One of Andriessen's best-known works is the Vanitas still life with a globe, sceptre, a skull crowned with straw (c. 1650, Mount Holyoke College Art Museum). Because of the presence in the still life of a skull, the Tudor Crown and sceptre and other related objects it is regarded as a reference to the death by decapitation of King Charles I of England. The objects in this vanitas still life not only convey the usual moral lessons of vanitas still lifes but also reference the fate of the executed English king. The composition blends the genres of still life, portraiture and history painting. Andriessen placed on the edge of the table in the painting a letter supposedly written by Death itself telling the viewer how the fate of Charles I exemplified the futility of the pursuit of wealth and power. The leering skull in the still life is almost like a portrait of the dead King, which confronts the viewer with its riveting stare. To the left of the skull are placed the stock symbols of transience such as wilting flowers, bubbles, an extinguished taper and a luxurious pocket watch waiting to be wound. To the right of the skull Andriessen depicted the symbols of Charles' royal power such as the gold crown, the Order of the Garter and the gold sceptre. The artist included a self-portrait on the silver candlestick. It is possible that Andriessen produced this particular work while living in the Dutch Republic. In the Northern Netherlands there was a lot of sympathy for the executed king among the large community of exiled English Royalists and a significant number of Dutch citizens. The painting was clearly intended for an erudite patron who would have been able to appreciate its many obscure references and symbolism and complex political and philosophical message. Other Flemish still life artists were also producing vanitas still lifes on the death of King Charles I for the Dutch market. An example is the Vanitas still life with a poem on the death of Charles I by Godfriedt van Bochoutt (signed and dated 1668, at Bonhams auction of 23 October 2019, London lot 67TP.
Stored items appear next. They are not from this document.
**src/hw/snd_defs.svh**
```systemverilog
// Width macros for the sound board
// Work RAM, program ROM and timer sizes
`ifndef SND_DEFS_SVH
`define SND_DEFS_SVH

// Work RAM address width
// Board jumper on A10 selects 1kB or 2kB, 10 is the common fit
`define SND_RAM_AW 10

// Program ROM address width, 16kB over regions 0 and 1
`define SND_ROM_AW 14

// Free-running timer width
// Top two bits are what the CPU polls
`define SND_CNT_W 11

`endif

```
**src/hw/snd_timer.sv**
```systemverilog
// Free-running timer for music pacing
// Counts CPU clock enables, top bits read back by the CPU
`timescale 1ns/1ps
`include "snd_defs.svh"

module snd_timer (
    input  logic       clk,
    input  logic       rst,
    input  logic       snd_cen,
    output logic [1:0] cnt_top
);

    logic [`SND_CNT_W-1:0] cnt;

    always_ff @(posedge clk, posedge rst) begin
        if (rst) begin
            cnt <= '0;
        end else if (snd_cen) begin
            cnt <= cnt + 1'b1;  // Wraps
        end
    end

    // Two MSBs give a slow square wave
    assign cnt_top = cnt[`SND_CNT_W-1:`SND_CNT_W-2];

endmodule

```
**config.mk**
```make
export PLATFORM = sky130hd
export DESIGN_NAME = snd_timer
export DESIGN_NICKNAME = d
export VERILOG_FILES = /design/src/hw/snd_timer.sv
export VERILOG_INCLUDE_DIRS = /design/src /design/src/hw
export SDC_FILE = /design/constraint.sdc
export NUM_CORES = 1
export LEC_CHECK = 0
export BUFFER_PORTS_ARGS = -buffer_cell sky130_fd_sc_hd__buf_4
export CAP_MARGIN = 20
export CORE_AREA = 8 8 45 47
export DETAILED_ROUTE_END_ITERATION = 10
export DIE_AREA = 0 0 53 55
export GPL_TIMING_DRIVEN = 0
export SETUP_SLACK_MARGIN = 0.2
export SLEW_MARGIN = 20
export SYNTH_ARGS = -nofsm -noshare
export SYNTH_HDL_FRONTEND = slang
export SYNTH_SLANG_ARGS = --single-unit
export TNS_END_PERCENT = 10
```
**constraint.sdc**
```tcl
create_clock -name clk -period 4.3 [get_ports clk]
set_clock_uncertainty 0.2 [all_clocks]
set_input_delay 0.43 -clock clk [delete_from_list [all_inputs] [get_ports clk]]
set_output_delay 0.43 -clock clk [all_outputs]
set_load 0.05 [all_outputs]
```
**Yosys cells after proc, flatten, opt, wreduce, memory -nomap -nowiden**

Cells that the tools add are included.

- Input port bits: 3
- Word-level logic and storage cells: 2
- Flip-flop bits (word level): 11

- Add/sub/neg operators: 1

Operator list:

| cell | count |
|---|---|
| adder 11 x 1 -> 11 bit, second input constant | 1 |

**Depth between registers and ports, before layout**

Gate-level depths: netlist of the first run.

- Word-level depth: 1
- Mapped depth: 4
- Depth with buffers taken out: 4

**Worst setup path after synthesis of the first run**

OpenSTA, ideal clock, no wires.

- Path kind: register to register
- From: register cnt[0]
- To: register cnt[6]
- Setup slack: 2.878 ns
- Period minus slack after synthesis: 1.422 ns
- Arrival time: 1.099 ns
- Buffers on the path: 0
- Setup time: 0.123 ns
- Stages on the path, launching flop included: 5
- Cells stage by stage: dfrtp_1 ha_1 inv_1 or3_1 xnor2_1

- Cells in the longest elaborated chain, start to end: 1

Ends and longest elaborated chain:

| what | line | source |
|---|---|---|
| start, declared | snd_timer.sv:13 | `` logic [`SND_CNT_W-1:0] cnt; `` |
| start signal, assigned | snd_timer.sv:19 | `cnt <= cnt + 1'b1;` |
| adder 11 x 1 -> 11 bit | snd_timer.sv:19 |  |

No other way between the ends.
A chain may end at the register's enable or synchronous reset.

**Final worst setup path of the first run**

- From: register cnt[10]
- To: output cnt_top[1]

RTL lines:

| what | line | source |
|---|---|---|
| end, declared | snd_timer.sv:10 | `output logic [1:0] cnt_top` |

No word-level cell between the ends.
In an exceptional example of collaboration between artists in Antwerp, Nicolaes van Verendael added in 1679 flowers to the skull and smoking implements painted by Hendrick Andriessen in the 1640s to create the Vanitas still life with a bunch of flowers, a candle, smoking implements and a skull (Gallerie dell'Accademia of Venice).

Hendrick Andriessen was one of the Antwerp painters who collaborated on a Cabinet of Pictures (Royal Collection, England) by Jacob de Formentrou. This painting dated between 1654 and 1659 represents an art gallery with works of important Antwerp masters and can be regarded as a carefully crafted advertisement for the contemporary talent and past legacy of the Antwerp school of painting. The inclusion in the art gallery's collection of a work by Hendrick Andriessen depicting a vanitas still life (bottom left on the right-hand wall, monogrammed HA) shows that he was at the time considered to be a leading painter in Antwerp.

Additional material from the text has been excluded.